● About this task
From the first line to the last, reproduce the data exactly.

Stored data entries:
++++++
==> src/rtl/mem_sync_pkg.sv <==
// Shared types and helpers for the memory channel stall arbiter.
package mem_sync_pkg;

  typedef enum logic {
    ST_IDLE = 1'b0,
    ST_WAIT = 1'b1
  } state_e;

  function automatic int unsigned cnt_width(input int unsigned timeout_cycles);
    return $clog2(timeout_cycles + 1);
  endfunction

endpackage

==> src/rtl/mem_sync_watchdog.sv <==
// WAIT-cycle counter that flags an abort when an access has hung for
// TIMEOUT_CYCLES WAIT cycles.
import mem_sync_pkg::*;

module mem_sync_watchdog #(
  parameter int unsigned TIMEOUT_CYCLES = 255
) (
  input  logic   clk_i,
  input  logic   rst_i,
  input  state_e state_i,
  input  logic   busy_i,
  output logic   abort_o
);

  localparam int unsigned CNT_W = cnt_width(TIMEOUT_CYCLES);
  localparam logic [CNT_W-1:0] LAST = CNT_W'(TIMEOUT_CYCLES - 1);

  logic [CNT_W-1:0] cnt_q, cnt_d;

  // Clearing throughout IDLE is equivalent to clearing on entry to WAIT.
  always_comb begin
    cnt_d = cnt_q;
    if (state_i == ST_IDLE) begin
      cnt_d = '0;
    end else if (busy_i) begin
      cnt_d = cnt_q + CNT_W'(1);
    end
  end

  always_ff @(posedge clk_i or posedge rst_i) begin
    if (rst_i) begin
      cnt_q <= '0;
    end else begin
      cnt_q <= cnt_d;
    end
  end

  assign abort_o = (state_i == ST_WAIT) && busy_i && (cnt_q == LAST);

endmodule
++++++
● Written reply
==> src/rtl/mem_sync_pkg.sv <==
// Shared types and helpers for the memory channel stall arbiter.
package mem_sync_pkg;

  typedef enum logic {
    ST_IDLE = 1'b0,
    ST_WAIT = 1'b1
  } state_e;

  function automatic int unsigned cnt_width(input int unsigned timeout_cycles);
    return $clog2(timeout_cycles + 1);
  endfunction

endpackage

==> src/rtl/mem_sync_watchdog.sv <==
// WAIT-cycle counter that flags an abort when an access has hung for
// TIMEOUT_CYCLES WAIT cycles.
import mem_sync_pkg::*;

module mem_sync_watchdog #(
  parameter int unsigned TIMEOUT_CYCLES = 255
) (
  input  logic   clk_i,
  input  logic   rst_i,
  input  state_e state_i,
  input  logic   busy_i,
  output logic   abort_o
);

  localparam int unsigned CNT_W = cnt_width(TIMEOUT_CYCLES);
  localparam logic [CNT_W-1:0] LAST = CNT_W'(TIMEOUT_CYCLES - 1);

  logic [CNT_W-1:0] cnt_q, cnt_d;

  // Clearing throughout IDLE is equivalent to clearing on entry to WAIT.
  always_comb begin
    cnt_d = cnt_q;
    if (state_i == ST_IDLE) begin
      cnt_d = '0;
    end else if (busy_i) begin
      cnt_d = cnt_q + CNT_W'(1);
    end
  end

  always_ff @(posedge clk_i or posedge rst_i) begin
    if (rst_i) begin
      cnt_q <= '0;
    end else begin
      cnt_q <= cnt_d;
    end
  end

  assign abort_o = (state_i == ST_WAIT) && busy_i && (cnt_q == LAST);

endmodule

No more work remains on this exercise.